[Data Boundary: Start]

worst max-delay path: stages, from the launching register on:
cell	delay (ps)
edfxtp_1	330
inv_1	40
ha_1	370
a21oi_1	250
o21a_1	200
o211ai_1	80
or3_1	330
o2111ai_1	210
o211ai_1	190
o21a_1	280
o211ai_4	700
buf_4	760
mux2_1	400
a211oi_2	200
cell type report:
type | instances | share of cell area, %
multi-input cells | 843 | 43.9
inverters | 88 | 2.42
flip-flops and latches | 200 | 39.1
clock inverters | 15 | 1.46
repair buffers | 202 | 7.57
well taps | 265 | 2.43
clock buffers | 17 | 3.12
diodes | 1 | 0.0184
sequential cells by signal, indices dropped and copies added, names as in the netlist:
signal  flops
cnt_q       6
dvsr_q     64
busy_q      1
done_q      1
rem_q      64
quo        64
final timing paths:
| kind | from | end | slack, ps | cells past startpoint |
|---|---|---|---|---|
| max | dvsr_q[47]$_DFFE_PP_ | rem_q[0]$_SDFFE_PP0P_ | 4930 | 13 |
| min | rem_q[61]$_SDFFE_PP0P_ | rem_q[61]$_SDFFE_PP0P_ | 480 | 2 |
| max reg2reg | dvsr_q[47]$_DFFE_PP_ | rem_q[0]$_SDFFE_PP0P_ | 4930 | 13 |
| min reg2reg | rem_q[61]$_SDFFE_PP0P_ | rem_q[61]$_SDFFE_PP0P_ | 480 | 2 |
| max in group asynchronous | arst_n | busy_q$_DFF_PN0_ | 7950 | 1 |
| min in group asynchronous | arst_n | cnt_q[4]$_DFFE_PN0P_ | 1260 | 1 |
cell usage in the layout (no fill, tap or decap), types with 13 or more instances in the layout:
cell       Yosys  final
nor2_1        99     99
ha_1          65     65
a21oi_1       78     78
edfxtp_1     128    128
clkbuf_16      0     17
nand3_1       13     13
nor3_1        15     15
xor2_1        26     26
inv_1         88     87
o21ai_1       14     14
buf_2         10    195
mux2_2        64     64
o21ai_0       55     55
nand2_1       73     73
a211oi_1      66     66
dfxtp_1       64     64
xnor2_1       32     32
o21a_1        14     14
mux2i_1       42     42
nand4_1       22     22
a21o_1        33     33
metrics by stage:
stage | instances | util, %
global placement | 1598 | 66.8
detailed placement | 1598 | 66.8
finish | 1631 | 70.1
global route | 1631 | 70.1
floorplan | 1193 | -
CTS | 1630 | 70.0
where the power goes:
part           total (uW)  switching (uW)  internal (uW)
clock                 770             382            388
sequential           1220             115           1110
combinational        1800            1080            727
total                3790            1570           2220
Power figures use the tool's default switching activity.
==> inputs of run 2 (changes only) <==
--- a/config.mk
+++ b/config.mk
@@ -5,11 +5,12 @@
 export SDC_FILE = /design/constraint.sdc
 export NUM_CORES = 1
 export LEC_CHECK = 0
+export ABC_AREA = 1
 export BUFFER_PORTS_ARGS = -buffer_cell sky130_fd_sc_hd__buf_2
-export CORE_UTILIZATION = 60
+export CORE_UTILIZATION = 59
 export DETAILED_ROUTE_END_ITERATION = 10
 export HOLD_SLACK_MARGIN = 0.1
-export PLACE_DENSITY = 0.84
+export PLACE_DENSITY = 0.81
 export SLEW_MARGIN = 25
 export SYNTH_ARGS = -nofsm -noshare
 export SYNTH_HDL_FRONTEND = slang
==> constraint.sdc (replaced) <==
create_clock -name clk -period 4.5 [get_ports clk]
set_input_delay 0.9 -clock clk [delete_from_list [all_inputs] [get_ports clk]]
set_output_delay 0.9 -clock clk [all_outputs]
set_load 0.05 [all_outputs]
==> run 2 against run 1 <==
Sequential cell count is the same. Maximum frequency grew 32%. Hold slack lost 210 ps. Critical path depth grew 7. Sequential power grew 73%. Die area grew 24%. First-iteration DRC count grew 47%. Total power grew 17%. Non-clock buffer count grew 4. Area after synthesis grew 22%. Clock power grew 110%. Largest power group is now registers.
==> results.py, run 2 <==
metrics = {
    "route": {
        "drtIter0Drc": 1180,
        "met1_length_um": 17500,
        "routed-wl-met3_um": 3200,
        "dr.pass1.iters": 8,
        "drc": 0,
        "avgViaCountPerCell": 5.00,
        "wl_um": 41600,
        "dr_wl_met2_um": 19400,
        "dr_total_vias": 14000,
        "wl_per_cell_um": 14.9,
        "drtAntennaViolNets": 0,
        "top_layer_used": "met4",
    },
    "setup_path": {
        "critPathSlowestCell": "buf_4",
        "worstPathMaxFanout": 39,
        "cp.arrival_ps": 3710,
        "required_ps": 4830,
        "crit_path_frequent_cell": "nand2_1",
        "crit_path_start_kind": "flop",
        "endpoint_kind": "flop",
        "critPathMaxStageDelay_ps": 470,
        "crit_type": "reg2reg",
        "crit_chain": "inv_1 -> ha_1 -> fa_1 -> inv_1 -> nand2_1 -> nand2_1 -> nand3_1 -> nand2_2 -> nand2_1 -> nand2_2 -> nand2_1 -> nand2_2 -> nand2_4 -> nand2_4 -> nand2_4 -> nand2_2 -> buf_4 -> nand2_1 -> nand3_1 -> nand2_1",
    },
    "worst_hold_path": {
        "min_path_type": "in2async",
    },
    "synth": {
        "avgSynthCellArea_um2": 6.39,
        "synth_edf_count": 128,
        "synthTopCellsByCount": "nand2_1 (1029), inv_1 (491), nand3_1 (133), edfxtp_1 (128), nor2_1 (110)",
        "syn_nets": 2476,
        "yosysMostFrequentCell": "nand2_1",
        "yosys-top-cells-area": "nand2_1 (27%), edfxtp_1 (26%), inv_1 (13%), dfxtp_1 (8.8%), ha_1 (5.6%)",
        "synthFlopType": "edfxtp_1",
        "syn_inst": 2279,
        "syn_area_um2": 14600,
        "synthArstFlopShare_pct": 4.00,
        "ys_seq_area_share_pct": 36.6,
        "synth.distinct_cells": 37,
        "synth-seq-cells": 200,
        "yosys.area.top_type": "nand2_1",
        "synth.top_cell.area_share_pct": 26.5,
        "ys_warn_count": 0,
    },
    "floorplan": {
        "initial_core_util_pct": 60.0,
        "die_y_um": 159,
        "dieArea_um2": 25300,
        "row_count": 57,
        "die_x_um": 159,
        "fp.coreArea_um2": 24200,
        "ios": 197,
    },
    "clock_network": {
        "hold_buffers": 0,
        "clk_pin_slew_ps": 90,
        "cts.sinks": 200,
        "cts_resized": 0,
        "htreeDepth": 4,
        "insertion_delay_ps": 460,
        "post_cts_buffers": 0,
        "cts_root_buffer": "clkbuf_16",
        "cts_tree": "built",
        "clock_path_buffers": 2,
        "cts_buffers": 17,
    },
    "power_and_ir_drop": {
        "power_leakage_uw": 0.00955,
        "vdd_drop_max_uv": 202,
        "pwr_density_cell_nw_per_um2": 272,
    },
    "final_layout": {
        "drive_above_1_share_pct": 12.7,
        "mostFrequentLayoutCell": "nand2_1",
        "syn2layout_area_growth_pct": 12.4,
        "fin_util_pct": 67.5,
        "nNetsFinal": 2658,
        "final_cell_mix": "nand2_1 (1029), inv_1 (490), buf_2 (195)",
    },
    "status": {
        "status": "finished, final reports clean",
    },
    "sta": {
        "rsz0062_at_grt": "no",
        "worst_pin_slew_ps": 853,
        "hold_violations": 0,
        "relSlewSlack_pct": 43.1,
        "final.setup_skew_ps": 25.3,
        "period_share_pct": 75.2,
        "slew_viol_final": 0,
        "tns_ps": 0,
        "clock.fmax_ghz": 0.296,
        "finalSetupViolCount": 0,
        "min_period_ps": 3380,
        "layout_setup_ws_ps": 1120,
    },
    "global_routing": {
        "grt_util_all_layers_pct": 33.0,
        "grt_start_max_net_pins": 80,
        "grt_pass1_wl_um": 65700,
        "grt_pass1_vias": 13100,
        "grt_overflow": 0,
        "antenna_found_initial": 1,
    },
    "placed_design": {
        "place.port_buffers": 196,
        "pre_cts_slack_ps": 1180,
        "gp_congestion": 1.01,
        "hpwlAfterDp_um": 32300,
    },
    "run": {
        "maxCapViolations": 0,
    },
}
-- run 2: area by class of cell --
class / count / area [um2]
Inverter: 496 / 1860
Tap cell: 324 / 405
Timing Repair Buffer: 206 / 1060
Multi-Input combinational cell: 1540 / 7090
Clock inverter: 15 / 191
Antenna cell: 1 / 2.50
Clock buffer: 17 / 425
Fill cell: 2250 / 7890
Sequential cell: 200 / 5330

[Data Boundary: End]

▶ [Activity]: The result should be the lines from the line with "Clock inverter: 15 / 191" to the last line of the material, returned exactly and without any other line.

▶ [Solution to this exercise]:
Clock inverter: 15 / 191
Antenna cell: 1 / 2.50
Clock buffer: 17 / 425
Fill cell: 2250 / 7890
Sequential cell: 200 / 5330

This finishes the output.